La circulación de un listado de radares en las redes sociales volvió a poner el foco en los controles de velocidad en la ciudad de Santa Fe. Ante las dudas de los conductores, aclaramos cómo funciona el sistema y qué dispositivos están efectivamente habilitados para labrar infracciones.

Actualmente, la ciudad cuenta con más de 30 sensores de control de velocidad distribuidos en distintos puntos, en el marco de un convenio con la Universidad Tecnológica Nacional (UTN) que lleva más de diez años de vigencia. La mayoría de estos equipos está operativa para emitir fotomultas, aunque algunos no funcionan momentáneamente por fallas técnicas, sin precisiones oficiales sobre cuáles son.

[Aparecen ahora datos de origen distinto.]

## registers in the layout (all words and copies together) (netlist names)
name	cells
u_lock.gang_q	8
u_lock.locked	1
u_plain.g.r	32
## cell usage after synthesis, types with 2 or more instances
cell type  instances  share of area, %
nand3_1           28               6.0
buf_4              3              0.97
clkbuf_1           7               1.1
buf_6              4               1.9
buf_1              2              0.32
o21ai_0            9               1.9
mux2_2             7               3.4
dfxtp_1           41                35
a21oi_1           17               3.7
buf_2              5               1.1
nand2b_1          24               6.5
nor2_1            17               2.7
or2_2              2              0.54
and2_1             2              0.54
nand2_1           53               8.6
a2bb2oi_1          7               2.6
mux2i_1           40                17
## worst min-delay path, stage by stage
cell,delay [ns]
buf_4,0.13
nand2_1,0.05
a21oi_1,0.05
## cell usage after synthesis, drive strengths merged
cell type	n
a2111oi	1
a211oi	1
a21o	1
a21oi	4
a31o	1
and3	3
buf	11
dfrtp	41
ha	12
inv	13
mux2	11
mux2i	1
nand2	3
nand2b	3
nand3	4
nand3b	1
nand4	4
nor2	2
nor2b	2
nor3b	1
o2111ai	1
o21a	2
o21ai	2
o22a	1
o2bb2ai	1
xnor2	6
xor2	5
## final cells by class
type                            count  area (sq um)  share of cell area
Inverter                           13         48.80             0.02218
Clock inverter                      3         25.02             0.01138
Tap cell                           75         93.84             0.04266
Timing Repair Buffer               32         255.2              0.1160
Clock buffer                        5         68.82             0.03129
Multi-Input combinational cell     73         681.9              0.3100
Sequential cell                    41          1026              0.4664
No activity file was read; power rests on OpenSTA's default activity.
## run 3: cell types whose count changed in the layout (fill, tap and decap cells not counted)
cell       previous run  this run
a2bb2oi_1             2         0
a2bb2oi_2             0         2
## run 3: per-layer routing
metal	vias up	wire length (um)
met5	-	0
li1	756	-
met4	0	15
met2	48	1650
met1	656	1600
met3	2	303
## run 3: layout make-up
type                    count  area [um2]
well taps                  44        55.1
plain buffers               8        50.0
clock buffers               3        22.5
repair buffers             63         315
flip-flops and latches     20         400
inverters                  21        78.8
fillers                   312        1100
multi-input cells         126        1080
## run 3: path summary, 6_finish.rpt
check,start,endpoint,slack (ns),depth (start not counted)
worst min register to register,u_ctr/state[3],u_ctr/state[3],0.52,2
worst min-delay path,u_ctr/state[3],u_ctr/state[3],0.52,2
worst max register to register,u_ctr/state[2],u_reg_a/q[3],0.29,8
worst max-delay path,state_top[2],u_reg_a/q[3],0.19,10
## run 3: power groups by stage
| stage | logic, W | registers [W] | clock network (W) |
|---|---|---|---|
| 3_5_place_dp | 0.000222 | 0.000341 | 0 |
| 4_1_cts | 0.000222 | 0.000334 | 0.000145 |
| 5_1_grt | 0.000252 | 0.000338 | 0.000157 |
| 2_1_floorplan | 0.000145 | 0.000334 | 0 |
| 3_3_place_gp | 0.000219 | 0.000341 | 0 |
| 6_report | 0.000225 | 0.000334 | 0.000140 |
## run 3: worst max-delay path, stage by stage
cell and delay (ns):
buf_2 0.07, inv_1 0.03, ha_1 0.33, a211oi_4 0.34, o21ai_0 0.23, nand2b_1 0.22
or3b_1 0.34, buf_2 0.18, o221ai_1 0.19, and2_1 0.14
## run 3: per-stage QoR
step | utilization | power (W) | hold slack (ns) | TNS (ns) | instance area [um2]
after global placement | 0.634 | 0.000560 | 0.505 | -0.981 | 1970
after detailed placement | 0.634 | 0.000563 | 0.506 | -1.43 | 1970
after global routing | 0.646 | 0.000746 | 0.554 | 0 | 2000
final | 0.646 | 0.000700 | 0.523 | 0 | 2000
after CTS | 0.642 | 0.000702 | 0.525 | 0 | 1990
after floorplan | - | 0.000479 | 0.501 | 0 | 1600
<file path="src/rtl/pbg_pkg.sv">
package pbg_pkg;

    typedef enum logic [1:0] {
        MODE_TURBO = 2'd0,
        MODE_EFF1  = 2'd1,
        MODE_EFF2  = 2'd2
    } pmode_e;

    typedef enum logic {
        ST_IDLE = 1'b0,
        ST_STEP = 1'b1
    } gstate_e;

    localparam int NUM_MODES = 3;

endpackage

</file>
<file path="src/rtl/pbg_pick.sv">
module pbg_pick #(
    parameter int N        = 4,
    parameter int PW       = 8,
    parameter bit FIND_MAX = 1'b1,
    localparam int IW      = (N > 1) ? $clog2(N) : 1
) (
    input  logic [N*PW-1:0] val_i,
    input  logic [N-1:0]    elig_i,
    output logic            found_o,
    output logic [IW-1:0]   idx_o
);

    logic [PW-1:0] best;

    // Strict comparison keeps the earliest index on a tie.
    always_comb begin
        found_o = 1'b0;
        idx_o   = '0;
        best    = '0;
        for (int i = 0; i < N; i++) begin
            if (elig_i[i] &&
                (!found_o ||
                 (FIND_MAX ? (val_i[i*PW +: PW] > best) : (val_i[i*PW +: PW] < best)))) begin
                found_o = 1'b1;
                idx_o   = IW'(i);
                best    = val_i[i*PW +: PW];
            end
        end
    end

    // a reported winner is always an eligible core
    always_comb begin
        if (found_o === 1'b1) begin
            a_r4_pick_eligible: assert (elig_i[idx_o] === 1'b1);
        end
    end

endmodule

</file>
<file path="src/rtl/pbg_total.sv">
module pbg_total #(
    parameter int N  = 4,
    parameter int PW = 8,
    localparam int SW = PW + ((N > 1) ? $clog2(N) : 1)
) (
    input  logic [N*PW-1:0] val_i,
    output logic [SW-1:0]   sum_o
);

    always_comb begin
        sum_o = '0;
        for (int i = 0; i < N; i++) begin
            sum_o = sum_o + SW'(val_i[i*PW +: PW]);
        end
    end

endmodule

</file>
<file path="src/rtl/pwr_balance_gov.sv">
module pwr_balance_gov
    import pbg_pkg::*;
#(
    parameter int NCORES = 4,
    parameter int PW     = 8,
    localparam int SW    = PW + ((NCORES > 1) ? $clog2(NCORES) : 1),
    localparam int IW    = (NCORES > 1) ? $clog2(NCORES) : 1,
    localparam int TW    = NCORES * NUM_MODES * PW
) (
    input  logic                  clk,
    input  logic                  rst_n,
    input  logic                  tick_i,
    input  logic [SW-1:0]         budget_i,
    input  logic [NCORES*PW-1:0]  meas_pwr_i,
    input  logic [TW-1:0]         pred_pwr_i,
    output logic [2*NCORES-1:0]   mode_o,
    output logic                  valid_o
);

    gstate_e              state_q, state_d;
    logic [PW-1:0]        est_q   [NCORES];
    pmode_e               wmode_q [NCORES];
    logic [TW-1:0]        pred_q;
    logic [SW-1:0]        budget_q;
    logic [2*NCORES-1:0]  mode_q;
    logic                 valid_q;

    logic [NCORES*PW-1:0] est_flat;
    logic [2*NCORES-1:0]  wpack;
    logic [NCORES-1:0]    can_slow, can_speed;
    logic [SW-1:0]        total;
    logic                 hi_found, lo_found;
    logic [IW-1:0]        hi_idx, lo_idx;
    pmode_e               hi_next, lo_next;
    logic [PW-1:0]        hi_new, lo_new;
    logic [SW:0]          cand;
    logic                 over, do_demote, do_promote, any_move;

    for (genvar g = 0; g < NCORES; g++) begin : g_core
        assign est_flat[g*PW +: PW] = est_q[g];
        assign wpack[2*g +: 2]      = wmode_q[g];
        assign can_slow[g]          = (wmode_q[g] != MODE_EFF2);
        assign can_speed[g]         = (wmode_q[g] != MODE_TURBO);
    end

    pbg_total #(.N(NCORES), .PW(PW)) u_total (
        .val_i (est_flat),
        .sum_o (total)
    );

    pbg_pick #(.N(NCORES), .PW(PW), .FIND_MAX(1'b1)) u_pick_hi (
        .val_i   (est_flat),
        .elig_i  (can_slow),
        .found_o (hi_found),
        .idx_o   (hi_idx)
    );

    pbg_pick #(.N(NCORES), .PW(PW), .FIND_MAX(1'b0)) u_pick_lo (
        .val_i   (est_flat),
        .elig_i  (can_speed),
        .found_o (lo_found),
        .idx_o   (lo_idx)
    );

    // Candidate moves and their predicted effect.
    always_comb begin
        hi_next = (wmode_q[hi_idx] == MODE_EFF2) ? MODE_EFF2
                                                 : pmode_e'(wmode_q[hi_idx] + 2'd1);
        lo_next = (wmode_q[lo_idx] == MODE_TURBO) ? MODE_TURBO
                                                  : pmode_e'(wmode_q[lo_idx] - 2'd1);
        hi_new  = pred_q[(int'(hi_idx) * NUM_MODES + int'(hi_next)) * PW +: PW];
        lo_new  = pred_q[(int'(lo_idx) * NUM_MODES + int'(lo_next)) * PW +: PW];
        cand    = (SW+1)'(total) - (SW+1)'(est_q[lo_idx]) + (SW+1)'(lo_new);
        over       = (total > budget_q);
        do_demote  = over && hi_found;
        do_promote = !over && lo_found && (cand <= (SW+1)'(budget_q));
        any_move   = do_demote || do_promote;
    end

    // State register.
    always_ff @(posedge clk or negedge rst_n) begin
        if (!rst_n) state_q <= ST_IDLE;
        else        state_q <= state_d;
    end

    // Next state: start / move / publish.
    always_comb begin
        state_d = state_q;
        unique case (state_q)
            ST_IDLE: if (tick_i)    state_d = ST_STEP;
            ST_STEP: if (!any_move) state_d = ST_IDLE;
            default:                state_d = ST_IDLE;
        endcase
    end

    // Working state: capture on start, one move per step.
    always_ff @(posedge clk or negedge rst_n) begin
        if (!rst_n) begin
            for (int i = 0; i < NCORES; i++) begin
                est_q[i]   <= '0;
                wmode_q[i] <= MODE_TURBO;
            end
            pred_q   <= '0;
            budget_q <= '0;
        end else if (state_q == ST_IDLE && tick_i) begin
            for (int i = 0; i < NCORES; i++) est_q[i] <= meas_pwr_i[i*PW +: PW];
            pred_q   <= pred_pwr_i;
            budget_q <= budget_i;
        end else if (state_q == ST_STEP) begin
            if (do_demote) begin
                wmode_q[hi_idx] <= hi_next;
                est_q[hi_idx]   <= hi_new;
            end else if (do_promote) begin
                wmode_q[lo_idx] <= lo_next;
                est_q[lo_idx]   <= lo_new;
            end
        end
    end

    // Outputs: published together with a one-cycle strobe.
    always_ff @(posedge clk or negedge rst_n) begin
        if (!rst_n) begin
            mode_q  <= '0;
            valid_q <= 1'b0;
        end else begin
            valid_q <= (state_q == ST_STEP) && !any_move;
            if (state_q == ST_STEP && !any_move) mode_q <= wpack;
        end
    end

    assign mode_o  = mode_q;
    assign valid_o = valid_q;

    a_r8_valid_single: assert property (@(posedge clk) disable iff (!rst_n)
        valid_q |=> !valid_q);

    a_r8_hold_between: assert property (@(posedge clk) disable iff (!rst_n)
        !valid_q |-> $stable(mode_q));

    a_r5_promote_fits: assert property (@(posedge clk) disable iff (!rst_n)
        (state_q == ST_STEP && do_promote) |=> (total <= budget_q));

    a_r9_no_reload: assert property (@(posedge clk) disable iff (!rst_n)
        (state_q == ST_STEP) |=> ($stable(budget_q) && $stable(pred_q)));

    for (genvar g = 0; g < NCORES; g++) begin : g_chk
        a_r2_code_legal: assert property (@(posedge clk) disable iff (!rst_n)
            mode_q[2*g +: 2] != 2'd3);
    end

endmodule

</file>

En ese contexto, dos de los radares que generaron mayor repercusión —ubicados en Iturraspe al 3400 y Pedro Vittori al 4800— no están activos para sancionar. Según explicaron fuentes municipales, ambos equipos se encuentran en una etapa de prueba y evaluación, por lo que todavía no cuentan con la homologación del Instituto Nacional de Tecnología Industrial (INTI), requisito obligatorio para emitir multas.

Estos dispositivos, que fueron reubicados recientemente, registran datos e imágenes con el objetivo de analizar el comportamiento del tránsito y definir si será necesario activarlos en el futuro.

Criterios de instalación

La elección de los puntos donde se instalan los radares no es aleatoria. Desde el Ejecutivo municipal indicaron que responde a criterios como el nivel de siniestralidad, la cercanía a escuelas o centros de salud, y el aumento del flujo vehicular.

En el caso de la zona de Iturraspe, por ejemplo, se trata de un corredor clave que conecta con la autopista y donde la velocidad máxima desciende bruscamente de 130 a 40 km/h, en un sector considerado crítico por la cantidad de accidentes. El sistema también contempla la rotación de equipos para evitar que los conductores se acostumbren a su ubicación y para ampliar los controles en distintos sectores de la ciudad.

Desde el Municipio insistieron en que ningún radar puede generar fotomultas sin la autorización del INTI y que ese proceso incluye una etapa previa de evaluación. Mientras tanto, remarcaron que los controles buscan reducir la siniestralidad y mejorar la seguridad vial en Santa Fe.